シングテル・モバイル(SingTel Mobile)で昨年9月に発生した通信途絶に対して規制当局であるIDA(情報通信開発庁)が40万シンガポールドル(1ドル=60.4円換算では約2,416万円)の罰金を課した。昨年5月にライバルのM1に課せられた30万ドル(約1,812万円)を抜いて歴代1位の罰金額になった。
IDAが先週行なった発表によるとシングテル・モバイルはIDAの定めたサービス・レジリエンシー法(Service-resiliency Code)、つまり障害発生時にサービスを復旧させるための弾力性を提供する義務を果たせなかったことが理由とのこと。同法でIDAがオペレーターに課すことができる罰金の最高額は100万ドル(約6,040万円)か年間の粗利益の10%のいずれか高い方。同社は昨年62億ドルの純利益を上げているから、今回の罰金は最高額から見れば低いものの、途絶時間からすると厳しいようにも思われる。
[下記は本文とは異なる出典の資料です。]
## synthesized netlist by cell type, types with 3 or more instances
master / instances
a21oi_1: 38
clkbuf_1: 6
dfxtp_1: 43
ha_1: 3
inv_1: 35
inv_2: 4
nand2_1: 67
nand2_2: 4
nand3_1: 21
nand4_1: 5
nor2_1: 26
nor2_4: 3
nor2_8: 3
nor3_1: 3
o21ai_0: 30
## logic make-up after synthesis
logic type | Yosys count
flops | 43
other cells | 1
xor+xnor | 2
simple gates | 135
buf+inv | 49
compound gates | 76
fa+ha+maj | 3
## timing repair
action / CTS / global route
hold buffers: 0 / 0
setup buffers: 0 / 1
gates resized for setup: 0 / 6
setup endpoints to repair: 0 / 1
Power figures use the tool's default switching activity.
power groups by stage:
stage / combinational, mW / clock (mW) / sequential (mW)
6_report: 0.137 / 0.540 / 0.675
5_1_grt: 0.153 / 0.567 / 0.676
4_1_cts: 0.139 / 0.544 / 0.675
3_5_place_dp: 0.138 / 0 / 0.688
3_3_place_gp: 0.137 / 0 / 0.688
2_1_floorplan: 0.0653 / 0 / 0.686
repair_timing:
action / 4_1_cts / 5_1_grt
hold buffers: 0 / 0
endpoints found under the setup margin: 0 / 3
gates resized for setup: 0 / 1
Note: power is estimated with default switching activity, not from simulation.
`src/rtl/loader_pkg.sv`:
```
// Shared types and constants for the boot-time program loader.
// Frame words arrive most-significant byte first (big-endian).
package loader_pkg;

    localparam int LOADER_WORD_W = 16;
    localparam int LOADER_BYTE_W = 8;

    // Byte lanes within an assembled word: first byte on the wire is the high lane.
    localparam int HI_BYTE_LSB = 8;
    localparam int LO_BYTE_LSB = 0;

    typedef enum logic [2:0] {
        ST_LEN_HI  = 3'd0,
        ST_LEN_LO  = 3'd1,
        ST_DATA_HI = 3'd2,
        ST_DATA_LO = 3'd3,
        ST_CHECK   = 3'd4,
        ST_DONE    = 3'd5,
        ST_ERROR   = 3'd6
    } loader_state_t;

    function automatic logic [LOADER_WORD_W-1:0] join_bytes(
        input logic [LOADER_BYTE_W-1:0] hi,
        input logic [LOADER_BYTE_W-1:0] lo
    );
        logic [LOADER_WORD_W-1:0] w;
        w = '0;
        w[HI_BYTE_LSB +: LOADER_BYTE_W] = hi;
        w[LO_BYTE_LSB +: LOADER_BYTE_W] = lo;
        return w;
    endfunction

endpackage

```
`src/rtl/loader_word_assembler.sv`:
```
// High-byte latch and registered block-RAM write port for the program loader.
// The latch is shared by the length field and the data words.
module loader_word_assembler
    import loader_pkg::*;
#(
    parameter logic [LOADER_WORD_W-1:0] BASE_ADDR = 16'h0000
)
(
    input  logic                     i_clock,
    input  logic                     i_reset,
    input  logic                     i_latch_hi,
    input  logic                     i_issue_write,
    input  logic [LOADER_BYTE_W-1:0] i_byte,
    input  logic [LOADER_WORD_W-1:0] i_index,
    output logic [LOADER_WORD_W-1:0] o_word,
    output logic                     o_ram_we,
    output logic [LOADER_WORD_W-1:0] o_ram_write_addr,
    output logic [LOADER_WORD_W-1:0] o_ram_write_data
);

    logic [LOADER_BYTE_W-1:0] r_hi;
    logic                     r_ram_we;
    logic [LOADER_WORD_W-1:0] r_ram_write_addr;
    logic [LOADER_WORD_W-1:0] r_ram_write_data;
    logic [LOADER_WORD_W-1:0] w_word;

    assign w_word = join_bytes(r_hi, i_byte);

    always_ff @(posedge i_clock or negedge i_reset) begin
        if (!i_reset) begin
            r_hi <= '0;
        end else if (i_latch_hi) begin
            r_hi <= i_byte;
        end
    end

    // Address wraps modulo 2^16 by construction of the 16-bit adder.
    always_ff @(posedge i_clock or negedge i_reset) begin
        if (!i_reset) begin
            r_ram_we         <= 1'b0;
            r_ram_write_addr <= BASE_ADDR;
            r_ram_write_data <= '0;
        end else begin
            r_ram_we <= i_issue_write;
            if (i_issue_write) begin
                r_ram_write_addr <= BASE_ADDR + i_index;
                r_ram_write_data <= w_word;
            end
        end
    end

    assign o_word           = w_word;
    assign o_ram_we         = r_ram_we;
    assign o_ram_write_addr = r_ram_write_addr;
    assign o_ram_write_data = r_ram_write_data;

endmodule

```
`src/rtl/program_loader.sv`:
```
// Boot-time program loader: parses a length-prefixed big-endian byte stream into RAM words
// and holds the CPU until the image is complete. Checksum byte enabled by PROGRAM_LOADER_CHECKSUM_EN.
//
// state      | meaning
// ST_LEN_HI  | waiting for word-count high byte
// ST_LEN_LO  | waiting for word-count low byte, range check
// ST_DATA_HI | waiting for data word high byte
// ST_DATA_LO | waiting for data word low byte, issues RAM write
// ST_CHECK   | waiting for checksum byte (checksum build only)
// ST_DONE    | image loaded, CPU released
// ST_ERROR   | image rejected, CPU stays held
module program_loader
    import loader_pkg::*;
#(
    parameter logic [LOADER_WORD_W-1:0] BASE_ADDR = 16'h0000,
    parameter int                       MAX_WORDS = 1024
)
(
    input  logic                     i_clock,
    input  logic                     i_reset,
    input  logic [LOADER_BYTE_W-1:0] i_byte_data,
    input  logic                     i_byte_valid,
    output logic                     o_byte_ready,
    output logic                     o_ram_we,
    output logic [LOADER_WORD_W-1:0] o_ram_write_addr,
    output logic [LOADER_WORD_W-1:0] o_ram_write_data,
    output logic                     o_cpu_hold,
    output logic                     o_load_done,
    output logic                     o_load_error
);

    localparam logic [LOADER_WORD_W-1:0] MAX_N = LOADER_WORD_W'(MAX_WORDS);

`ifdef PROGRAM_LOADER_CHECKSUM_EN
    localparam loader_state_t ST_AFTER_DATA = ST_CHECK;
`else
    localparam loader_state_t ST_AFTER_DATA = ST_DONE;
`endif

    loader_state_t            r_state;
    loader_state_t            w_state_nxt;
    logic [LOADER_WORD_W-1:0] r_len;
    logic [LOADER_WORD_W-1:0] r_index;
    logic [LOADER_WORD_W-1:0] w_index_inc;
    logic [LOADER_WORD_W-1:0] w_word;
    logic                     w_ready;
    logic                     w_xfer;
    logic                     w_latch_hi;
    logic                     w_issue_write;
    logic                     w_load_len;

    assign w_ready     = (r_state != ST_DONE) && (r_state != ST_ERROR);
    assign w_xfer      = i_byte_valid && w_ready;
    assign w_index_inc = r_index + 1'b1;

    loader_word_assembler #(
        .BASE_ADDR(BASE_ADDR)
    ) u_asm (
        .i_clock         (i_clock),
        .i_reset         (i_reset),
        .i_latch_hi      (w_latch_hi),
        .i_issue_write   (w_issue_write),
        .i_byte          (i_byte_data),
        .i_index         (r_index),
        .o_word          (w_word),
        .o_ram_we        (o_ram_we),
        .o_ram_write_addr(o_ram_write_addr),
        .o_ram_write_data(o_ram_write_data)
    );

`ifdef PROGRAM_LOADER_CHECKSUM_EN
    logic [LOADER_BYTE_W-1:0] r_xor;
    logic                     w_sum_ok;

    assign w_sum_ok = (i_byte_data == r_xor);

    always_ff @(posedge i_clock or negedge i_reset) begin
        if (!i_reset) begin
            r_xor <= '0;
        end else if (w_xfer && (r_state == ST_DATA_HI || r_state == ST_DATA_LO)) begin
            r_xor <= r_xor ^ i_byte_data;
        end
    end
`endif

    always_ff @(posedge i_clock or negedge i_reset) begin
        if (!i_reset) begin
            r_state <= ST_LEN_HI;
        end else begin
            r_state <= w_state_nxt;
        end
    end

    always_comb begin
        w_state_nxt   = r_state;
        w_latch_hi    = 1'b0;
        w_issue_write = 1'b0;
        w_load_len    = 1'b0;
        case (r_state)
            ST_LEN_HI: begin
                if (w_xfer) begin
                    w_latch_hi  = 1'b1;
                    w_state_nxt = ST_LEN_LO;
                end
            end
            ST_LEN_LO: begin
                if (w_xfer) begin
                    w_load_len = 1'b1;
                    if (w_word > MAX_N) begin
                        w_state_nxt = ST_ERROR;
                    end else if (w_word == '0) begin
                        w_state_nxt = ST_AFTER_DATA;
                    end else begin
                        w_state_nxt = ST_DATA_HI;
                    end
                end
            end
            ST_DATA_HI: begin
                if (w_xfer) begin
                    w_latch_hi  = 1'b1;
                    w_state_nxt = ST_DATA_LO;
                end
            end
            ST_DATA_LO: begin
                if (w_xfer) begin
                    w_issue_write = 1'b1;
                    w_state_nxt   = (w_index_inc == r_len) ? ST_AFTER_DATA : ST_DATA_HI;
                end
            end
            ST_CHECK: begin
`ifdef PROGRAM_LOADER_CHECKSUM_EN
                if (w_xfer) begin
                    w_state_nxt = w_sum_ok ? ST_DONE : ST_ERROR;
                end
`else
                w_state_nxt = ST_ERROR;
`endif
            end
            default: w_state_nxt = r_state;
        endcase
    end

    always_ff @(posedge i_clock or negedge i_reset) begin
        if (!i_reset) begin
            r_len   <= '0;
            r_index <= '0;
        end else begin
            if (w_load_len) begin
                r_len   <= w_word;
                r_index <= '0;
            end else if (w_issue_write) begin
                r_index <= w_index_inc;
            end
        end
    end

    assign o_byte_ready = w_ready;
    assign o_cpu_hold   = (r_state != ST_DONE);
    assign o_load_done  = (r_state == ST_DONE);
    assign o_load_error = (r_state == ST_ERROR);

endmodule

```
===== config.mk =====
export PLATFORM = sky130hd
export DESIGN_NAME = sntc_ldpc_iter_ctrl
export DESIGN_NICKNAME = d
export VERILOG_FILES = /design/src/rtl/sntc_ldpc_pkg.sv /design/src/rtl/sntc_ldpc_best_capture.sv /design/src/rtl/sntc_ldpc_iter_ctrl.sv
export SDC_FILE = /design/constraint.sdc
export NUM_CORES = 1
export LEC_CHECK = 0
export CAP_MARGIN = 20
export CORE_MARGIN = 1.5
export CORE_UTILIZATION = 50
export CTS_BUF_LIST = sky130_fd_sc_hd__clkbuf_4 sky130_fd_sc_hd__clkbuf_8
export CTS_CLUSTER_DIAMETER = 50
export DETAILED_ROUTE_END_ITERATION = 6
export PLACE_DENSITY = 0.83
export SLEW_MARGIN = 10
export SYNTH_ARGS = -nofsm -noshare
export SYNTH_HDL_FRONTEND = slang
export SYNTH_SLANG_ARGS = --single-unit

===== constraint.sdc =====
create_clock -name clk -period 2.95 [get_ports clk]
set_clock_uncertainty 0.2 [all_clocks]
set_input_delay 0.295 -clock clk [delete_from_list [all_inputs] [get_ports clk]]
set_output_delay 0.295 -clock clk [all_outputs]
set_load 0.005 [all_outputs]

===== src/rtl/sntc_ldpc_pkg.sv =====
// Shared state/fail-cause types and width helper for the LDPC iteration controller.
package sntc_ldpc_pkg;

   typedef enum logic [2:0] {
      ST_IDLE,
      ST_LAUNCH,
      ST_WAIT,
      ST_EVAL,
      ST_DONE
   } state_t;

   typedef enum logic [1:0] {
      FC_NONE  = 2'b00,
      FC_LOOP  = 2'b01,
      FC_STALL = 2'b10,
      FC_TMO   = 2'b11
   } fail_t;

   function automatic int sum_w(input int mm);
      return $clog2(mm + 1);
   endfunction

endpackage


===== src/rtl/sntc_ldpc_best_capture.sv =====
// Holds the lowest syndrome distance seen in a decode run and its codeword.
module sntc_ldpc_best_capture
   import sntc_ldpc_pkg::*;
#(
   parameter int NN     = 'h000d0,
   parameter int SUM_MM = sum_w('h000a8)
) (
   input  logic              clk,
   input  logic              rstn,
   input  logic              clear,
   input  logic              load,
   input  logic [SUM_MM-1:0] hd,
   input  logic [NN-1:0]     y,
   output logic [SUM_MM-1:0] best_hd,
   output logic [NN-1:0]     final_y,
   output logic              improved
);

   logic [SUM_MM-1:0] best_hd_reg;
   logic [NN-1:0]     final_y_reg;

   // Strict compare: an equal distance keeps the earlier codeword.
   assign improved = (hd < best_hd_reg);

   always_ff @(posedge clk) begin
      if (!rstn || clear) begin
         best_hd_reg <= '1;
         final_y_reg <= '0;
      end else if (load && improved) begin
         best_hd_reg <= hd;
         final_y_reg <= y;
      end
   end

   assign best_hd = best_hd_reg;
   assign final_y = final_y_reg;

endmodule


===== src/rtl/sntc_ldpc_iter_ctrl.sv =====
// LDPC decode iteration sequencer: launches iterations, tracks the best codeword
// and stops on zero syndrome, loop limit, stall or per-iteration timeout.
module sntc_ldpc_iter_ctrl
   import sntc_ldpc_pkg::*;
#(
   parameter int NN      = 'h000d0,
   parameter int MM      = 'h000a8,
   parameter int SUM_MM  = sum_w(MM),
   parameter int LOOP_W  = 8,
   parameter int STALL_W = 4,
   parameter int TMO_CYC = 1024
) (
   input  logic               clk,
   input  logic               rstn,
   input  logic               clr,
   input  logic               start_dec,
   input  logic [LOOP_W-1:0]  loop_max,
   input  logic [STALL_W-1:0] stall_max,
   output logic               iter_start,
   input  logic               iter_done,
   input  logic [SUM_MM-1:0]  iter_hd,
   input  logic [NN-1:0]      iter_y,
   output logic [NN-1:0]      final_y,
   output logic [SUM_MM-1:0]  best_hd,
   output logic [LOOP_W-1:0]  loop_cnt,
   output logic               busy,
   output logic               done,
   output logic               pass,
   output logic [1:0]         fail_cause
);

   localparam int               TMO_W    = (TMO_CYC > 1) ? $clog2(TMO_CYC) : 1;
   localparam logic [TMO_W-1:0] TMO_LAST = TMO_W'(TMO_CYC - 1);

   state_t             state_reg, state_next;
   logic               start_req_reg, start_req_next;
   logic [LOOP_W-1:0]  loop_cnt_reg, loop_cnt_next, loop_inc, loop_lim;
   logic [STALL_W-1:0] stall_cnt_reg, stall_cnt_next, stall_inc;
   logic [TMO_W-1:0]   tmo_cnt_reg, tmo_cnt_next;
   fail_t              fail_reg, fail_next;
   logic [SUM_MM-1:0]  eval_hd_reg, eval_hd_next;
   logic [NN-1:0]      eval_y_reg, eval_y_next;
   logic               best_clear, best_load, improved;

   sntc_ldpc_best_capture #(
      .NN     (NN),
      .SUM_MM (SUM_MM)
   ) u_best (
      .clk      (clk),
      .rstn     (rstn),
      .clear    (clr || best_clear),
      .load     (best_load),
      .hd       (eval_hd_reg),
      .y        (eval_y_reg),
      .best_hd  (best_hd),
      .final_y  (final_y),
      .improved (improved)
   );

   always_comb begin
      state_next     = state_reg;
      loop_cnt_next  = loop_cnt_reg;
      stall_cnt_next = stall_cnt_reg;
      tmo_cnt_next   = tmo_cnt_reg;
      fail_next      = fail_reg;
      eval_hd_next   = eval_hd_reg;
      eval_y_next    = eval_y_reg;
      best_clear     = 1'b0;
      best_load      = 1'b0;

      // start_dec is registered once so a new run launches two cycles after the pulse;
      // requests arriving while busy are dropped here.
      start_req_next = start_dec && (state_reg == ST_IDLE || state_reg == ST_DONE);

      loop_lim  = (loop_max == '0) ? '1 : loop_max;
      loop_inc  = (loop_cnt_reg == '1) ? loop_cnt_reg : loop_cnt_reg + 1'b1;
      stall_inc = improved ? '0 :
                  ((stall_cnt_reg == '1) ? stall_cnt_reg : stall_cnt_reg + 1'b1);

      case (state_reg)
         ST_IDLE, ST_DONE: begin
            if (start_req_reg) begin
               loop_cnt_next  = '0;
               stall_cnt_next = '0;
               fail_next      = FC_NONE;
               best_clear     = 1'b1;
               state_next     = ST_LAUNCH;
            end
         end
         ST_LAUNCH: begin
            tmo_cnt_next = '0;
            state_next   = ST_WAIT;
         end
         ST_WAIT: begin
            tmo_cnt_next = tmo_cnt_reg + 1'b1;
            if (iter_done) begin
               eval_hd_next = iter_hd;
               eval_y_next  = iter_y;
               state_next   = ST_EVAL;
            end else if (tmo_cnt_reg == TMO_LAST) begin
               fail_next  = FC_TMO;
               state_next = ST_DONE;
            end
         end
         ST_EVAL: begin
            best_load      = 1'b1;
            loop_cnt_next  = loop_inc;
            stall_cnt_next = stall_inc;
            // Exit checks look at the counts as they stand after this iteration.
            if (eval_hd_reg == '0) begin
               fail_next  = FC_NONE;
               state_next = ST_DONE;
            end else if (loop_inc == loop_lim) begin
               fail_next  = FC_LOOP;
               state_next = ST_DONE;
            end else if (stall_max != '0 && stall_inc == stall_max) begin
               fail_next  = FC_STALL;
               state_next = ST_DONE;
            end else begin
               state_next = ST_LAUNCH;
            end
         end
         default: state_next = ST_IDLE;
      endcase
   end

   always_ff @(posedge clk) begin
      if (!rstn || clr) begin
         state_reg     <= ST_IDLE;
         start_req_reg <= 1'b0;
         loop_cnt_reg  <= '0;
         stall_cnt_reg <= '0;
         tmo_cnt_reg   <= '0;
         fail_reg      <= FC_NONE;
         eval_hd_reg   <= '0;
         eval_y_reg    <= '0;
      end else begin
         state_reg     <= state_next;
         start_req_reg <= start_req_next;
         loop_cnt_reg  <= loop_cnt_next;
         stall_cnt_reg <= stall_cnt_next;
         tmo_cnt_reg   <= tmo_cnt_next;
         fail_reg      <= fail_next;
         eval_hd_reg   <= eval_hd_next;
         eval_y_reg    <= eval_y_next;
      end
   end

   assign iter_start = (state_reg == ST_LAUNCH);
   assign busy       = (state_reg == ST_LAUNCH) || (state_reg == ST_WAIT) || (state_reg == ST_EVAL);
   assign done       = (state_reg == ST_DONE);
   assign pass       = done && (best_hd == '0);
   assign loop_cnt   = loop_cnt_reg;
   assign fail_cause = fail_reg;

endmodule


==> flow_summary_export.csv, run 1 <==
group,metric,value,unit
yosys,synthCells,2165,
die,start_util,0.505,
cells_and_area,syn_to_final_growth,40.3,%
clock_tree,cts_buffer_depth,3,
outcome,outcome,"completed",
yosys,synth_seq_area_share,0.546,
clock_tree,cts_root_buffer,"clkbuf_8",
die,dieArea,34800,sq um
sta,report.final.slew_viol_count,0,
placement,io_buffers,462,
grt,antenna_found_initial,6,
yosys,syn-mean-instance-area,7.78,sq um
yosys,ys_ff_latch,460,
sta,fmax,349,MHz
grt,grt_pass1_wl,82000,um
setup_path,cp_data_arrival_time,3.11,ns
sta,fin_crit,2.87,ns
yosys,synth_common_cells,"nand2_1, dfxtp_1, a21oi_1",
setup_path,crit_path_end_kind,"flop",
clock_tree,cts_max_level,3,
die,die_height,187,um
drt,drt-initial-drc-count,1050,
clock_tree,numClockSinks,460,
drt,via_per_inst,5.32,
clock_tree,clk_pin_slew,0.06,ns
cells_and_area,drive_above_1_share,0.0708,
clock_tree,insertion_delay,0.60,ns
setup_path,cp_data_required_time,3.19,ns
grt,grt_pass1_vias,16033,
sta,worst_slew_pin_slew,0.948,ns
sta,hold_viol,0,
setup_path,worstSetupStartpointType,"flop",
yosys,synth_edf_count,0,
placement,dpl-instance-area,22000,sq um
cells_and_area,final_area,23700,sq um
sta,slew_headroom,0.368,
yosys,synth.most_common_cell,"nand2_1",
grt,grt_max_degree,155,
yosys,ys_async_sr_fraction,0,
die,design.core.area,33400,sq um
drt,wl_per_cell,16.8,um
sta,fin_hold_ws,0.0350,ns
hold_path,min_path_cells,3,
grt,overflow,0,
setup_path,cp_max_fo,64,
die,io_pins,463,
clock_tree,cts_tree,"yes",
drt,ant_nets,0,
drt,drt_wl_total,51900,um
drt,drcViolationCount,0,
yosys,synth.largest_area_cell,"dfxtp_1",
yosys,synth_top_area_share,0.546,
drt,via_count,16457,
placement,globalplace.congestion,0.911,
power,p_leak,7.80,nW
sta,rsz0062_at_grt,"true",
yosys,synth_nets,2408,
grt,track_usage,0.288,
yosys,ys_types,64,
hold_path,hp-class,"in -> reg",
power,ir_drop,0.391,mV
placement,dp_hpwl,34000,um
die,num_rows,67,
sta,period_share,0.972,
cells_and_area,fin_nets,2828,
setup_path,worst-setup-path-type,"reg -> reg",
die,die_w,187,um
job,maxCapViolCount,0,
sta,setup_viol,0,
yosys,synth_area_leaders,"dfxtp_1, nand2_1, a21oi_1, clkbuf_1, nor2_1",
drt,dr.pass1.iters,5,
sta,fin_tns_setup,0,ns
clock_tree,cts_buffers,74,
yosys,netlist_area,16900,sq um
power,p_per_area,537,nW/um^2
yosys,yosysWarnings,0,
setup_path,r2r_cells,9,
yosys,synth_ff_type,"dfxtp_1",
cells_and_area,nFillCells,2517,
power,power,12.7,mW
## cell usage in the layout, fill, tap and decap left out, types with 3 or more instances in the layout
master / n
and3_1: 12
nand3_1: 10
clkdlybuf4s50_1: 462
inv_1: 12
and4b_1: 3
xor2_1: 3
a211o_1: 3
a21oi_1: 445
nor2_1: 49
and2_1: 6
bufinv_16: 4
nand2b_1: 3
nor2b_1: 3
o211ai_1: 10
diode_2: 6
nor4_1: 6
nor3_1: 10
a31oi_1: 5
nand2_4: 3
a311oi_1: 3
clkinv_2: 8
o21ai_0: 20
dfxtp_1: 460
nand2_1: 876
a22oi_1: 6
buf_4: 14
buf_12: 20
mux2i_1: 3
nand4_1: 5
clkbuf_4: 19
clkbuf_8: 96
ha_1: 10
## kinds of logic after synthesis
kind of cell,count (synthesis),share of synthesized area
AND/OR/NAND/NOR,1004,0.236
buffers and inverters,165,0.0399
XOR/XNOR,3,0.00156
flip-flops,460,0.546
AO/OA/AOI/OAI,518,0.165
multiplexers,5,0.00312
adder cells (fa/ha/maj),10,0.00742
## where the power goes
group / switching [mW] / internal, mW / total, mW
Combinational: 0.191 / 0.300 / 0.491
Clock: 2.49 / 3.52 / 6.01
Sequential: 0.00205 / 6.21 / 6.22
## final timing paths
check / startpoint / to / slack (ns)
setup reg to reg: u_best.best_hd[2]$_SDFFE_PP1P_ / u_best.final_y[106]$_SDFFE_PP0P_ / 0.08
setup / recovery: u_best.best_hd[2]$_SDFFE_PP1P_ / u_best.final_y[106]$_SDFFE_PP0P_ / 0.08
hold reg to reg: eval_y_reg[38]$_SDFFE_PP0P_ / u_best.final_y[38]$_SDFFE_PP0P_ / 0.25
hold / removal: iter_hd[6] / eval_hd_reg[6]$_SDFFE_PP0P_ / 0.04
## layout make-up
class                   count  area [sq um]  share of cell area
well taps                 448           561              0.0237
inverters                  12          45.0             0.00190
flip-flops and latches    460          9210               0.389
repair buffers            497          5140               0.217
diodes                      6          15.0            0.000635
clock buffers             115          1460              0.0619
clock inverters            16           200             0.00846
multi-input cells        1540          7020               0.297
## worst max-delay path, cell delays in order, from the launching register on
cell and delay, ns:
dfxtp_1 0.36, inv_1 0.07, ha_1 0.31, a211o_1 0.29, a31oi_1 0.30, o311a_1 0.35, nand2_4 0.28, buf_12 0.28
nand2_1 0.13, a21oi_1 0.07
## metal layers
metal | vias up | GRT usage | routed length [um]
met2 | 718 | 0.491 | 25100
li1 | 7949 | - | -
met5 | - | 0 | 0
met1 | 7643 | 0.327 | 19800
met4 | 0 | 0.160 | 2620
met3 | 147 | 0.0803 | 4340
## timing repair
action / 4_1_cts / 5_1_grt
hold buffers: 1 / 0
setup endpoints to repair: 0 / 9
resized for setup: 0 / 1
buffers inserted: 0 / 0
endpoints found under the hold margin: 1 / 0
## metrics by stage
stage	worst slack, ns	utilization	cells
finish	0.0813	0.709	3094
global route	-0.00251	0.709	3093
CTS	0.0236	0.708	3088
detailed placement	0.0373	0.658	2956
global placement	0.122	0.658	2956
floorplan	0.359	-	2165
(Power assumes the default switching activity.)
==> run 2: changes to the inputs <==
CTS_BUF_LIST = sky130_fd_sc_hd__clkbuf_2 sky130_fd_sc_hd__clkbuf_4 sky130_fd_sc_hd__clkbuf_8   (was sky130_fd_sc_hd__clkbuf_4 sky130_fd_sc_hd__clkbuf_8)
==> results of run 2 <==
No change in the layout: final DEF, timing and power equal those of run 1.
通信途絶は9月6日から7日にかけて22時間に及び、シンガポール中心部で3Gの発着信ができなくなった。シングテル・モバイルは障害原因の特定に必要以上に手間取り、復旧までの時間が必要以上にかかってしまったということだ。原因はソフトウェアの不具合で同社の基地局の5%が影響を受け、通信障害に遭遇した加入者は数千名程度。
ライバルM1の場合は昨年5月にハードウェア故障でバックエンド・システムに障害が発生し、加入者の所在地情報を蓄積するデータベースに影響があった。通話の発着信のほか、SMSやMMS(マルチメディアメッセージングサービス)の送受信が一部ユーザで困難になった。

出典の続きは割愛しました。